The Pineal Gland is about the size of a pea, and is located in the center of the brain in a tiny cave behind and above the pituitary gland which lies a little behind the root of the nose. It's located directly behind the eyes, attached to the third ventricle, and secretes of a hormone, melatonin, that helps maintain daily and seasonal breeding cycles in animals. The true function of this mysterious gland has long been contemplated by philosophers and Spiritual Adepts. Ancient Greeks believed the pineal gland to be our connection to the Realms of Thought. René Descartes, who dedicated much time to the study of the pineal gland, called it the "seat of the soul". He believed that it was the point of connection between the intellect and the body. The pineal gland is occasionally associated with the sixth chakra (also called Ajna or the third eye chakra) or sometimes the Seventh (Crown) chakra. It is believed by some to be a dormant organ that can be awakened to enable telepathic communication.

Whether its your pineal gland "awakening" to a higher frequency or whether you are simply enjoying Nature's awakening, or preparing to celebrate Easter and Christ's resurrection or doing all of these, I wish you a happy, vibrant and joyful Spring.




Nina Munteanu is an ecologist and internationally published author of novels, short stories and essays. She coaches writers and teaches writing at George Brown College and the University of Toronto. For more about Nina’s coaching & workshops visit www.ninamunteanu.me. Visit www.ninamunteanu.ca for more about her writing.

4 comments:

Jean-Luc Picard said...

Spring is so uplifting, Nina. After the coldness of winter, new life can emerge to a brighter and warmer world.

sfgirl said...

Well said, Jean-Luc! I am so enjoying the sunshine and the warmth. It was lovely going for a walk just in a sweater for a change...How's the weather over in your part of the world? I know that much of my country (eastern Canada) is still covered in snow...

rino said...

Thanks for letting us your readers accompany you on this walk.

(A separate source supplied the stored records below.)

==> inputs of run A <==
## fir
module  fir(
	input clk,
	input rst_n,			
	input enable,
	input [2:0] tap,		 
	input [15:0] data_in,		
	output [17:0] data_out,		
	output complete
);
localparam
a0 = 16'd1,	 
a1 = 16'd2,
a2 = 16'd2,
a3 = 16'd3,
a4 = 16'd3,
a5 = 16'd3;
reg [15:0] data_reg_0;	 
reg [15:0] data_reg_1;
reg [15:0] data_reg_2;
reg [15:0] data_reg_3;
reg [15:0] data_reg_4;
reg [15:0] data_reg_5;
reg [15:0] multiplication_0;	 
reg [15:0] multiplication_1;
reg [15:0] multiplication_2;
reg [15:0] multiplication_3;
reg [15:0] multiplication_4;
reg [15:0] multiplication_5;
reg [16:0] sum_1;	 
reg [16:0] sum_2;
reg [16:0] sum_3;
reg [17:0] result;  
reg mul_stage, add_stage1, add_stage2, output_stage;	 
always @ (posedge clk or negedge rst_n)
    begin
        if(!rst_n)
        	begin
        		mul_stage <= 1'b0;
        		add_stage1 <= 1'b0;
        		add_stage2 <= 1'b0;
				output_stage <= 1'b0;
        	end
        else
        	begin
        			mul_stage <= enable;
        			add_stage1 <= mul_stage;
        			add_stage2 <= add_stage1;
        			output_stage <= add_stage2;
        	end
    end
  ...
make LEC_CHECK=0 CAP_MARGIN=20 CORE_MARGIN=9 CORE_UTILIZATION=57 MAX_ROUTING_LAYER=met4 SETUP_SLACK_MARGIN=-0.19 SLEW_MARGIN=20 finish   # period 4.95 ns
run.sh (not shown) runs the stock make flow with config.mk's settings and CLKGATE_MAP_FILE=.
==> run R (differences from run A) <==
==> flow/config.mk (replaced) <==
export PLATFORM = sky130hd
export DESIGN_NAME = fir
export DESIGN_NICKNAME = fir
export VERILOG_FILES = /design/flow/design.v
export SDC_FILE = /design/flow/constraint.sdc
export NUM_CORES = 4
export LEC_CHECK = 0
export ABC_AREA = 1
export CAP_MARGIN = 20
export CORE_MARGIN = 2
export CORE_UTILIZATION = 72
export CTS_CLUSTER_DIAMETER = 396
export CTS_CLUSTER_SIZE = 17
export SLEW_MARGIN = 20
==> flow/constraint.sdc (replaced) <==
create_clock -name core_clock -period 2.0 [get_ports {clk}]
set_input_delay 0.4000 -clock core_clock [delete_from_list [all_inputs] [get_ports {clk}]]
set_output_delay 0.4000 -clock core_clock [all_outputs]
set_load 0.01 [all_outputs]
==> results <==
item	run R	run A
Filler cells	1055	2039
Final GP Congestion	0.998	0.900
Run status	finished with violations	finished clean
Reasons for failing layout checks	negative setup slack	-
Final-report setup violation count	18	0
Most used standard cell by instance count after synthesis	nand2_1	dfrtp_1
Proportion of netlist area held by the largest area contributor	39.6%	44.0%
Sequential-to-total area share from yosys stat	39.6%	44.0%
Total stage count of the critical path	22	17
Worst setup slack for register-to-register paths	-1250 ps	750 ps
Cells after DPL	2688	1742
Number of tapcells	285	330
Width of the die	156 µm	180 µm
Combinational share of cell area	48.4%	48.0%
Final net count	2613	1595
job 4427:
// atan
module atan
(
    input                       clk         ,
    input                       rst_n       ,
    input                       trig        ,
    output                      vld         ,
    input       signed  [16:0]  para_in     ,
    output  reg signed  [11:0]  atany            
);
clock: 6.0 ns
lec_check: 0
abc_area: 0
cap_margin: 20
core_aspect_ratio: 0.5
core_margin: 2
core_utilization: 40
cts_cluster_diameter: 208
cts_cluster_size: 99
gpl_routability_driven: 0
hold_slack_margin: -0.07
place_density_lb_addon: 0.3
slew_margin: 20
tns_end_percent: 20
run.sh (not shown) runs the stock make flow with config.mk's settings and CLKGATE_MAP_FILE=.
Job 4427 went all the way through synthesis, placement and routing and the layout is clean on timing, DRC and antenna.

I enjoyed the sights and smell you were describing and I am filled with envy that you are able to experience such high on a spring morning! Indeed, it's all very dramatic and exciting.

sfgirl said...

It is, Rino... and magical too. For me, the spring season represents so much of what it means to be alive. It starts off with the bracing March winds that sweep us up, awakening from our winter inactivity... Of course, my husband lately translated that into the need to mow the lawn...ah, the chores of summer...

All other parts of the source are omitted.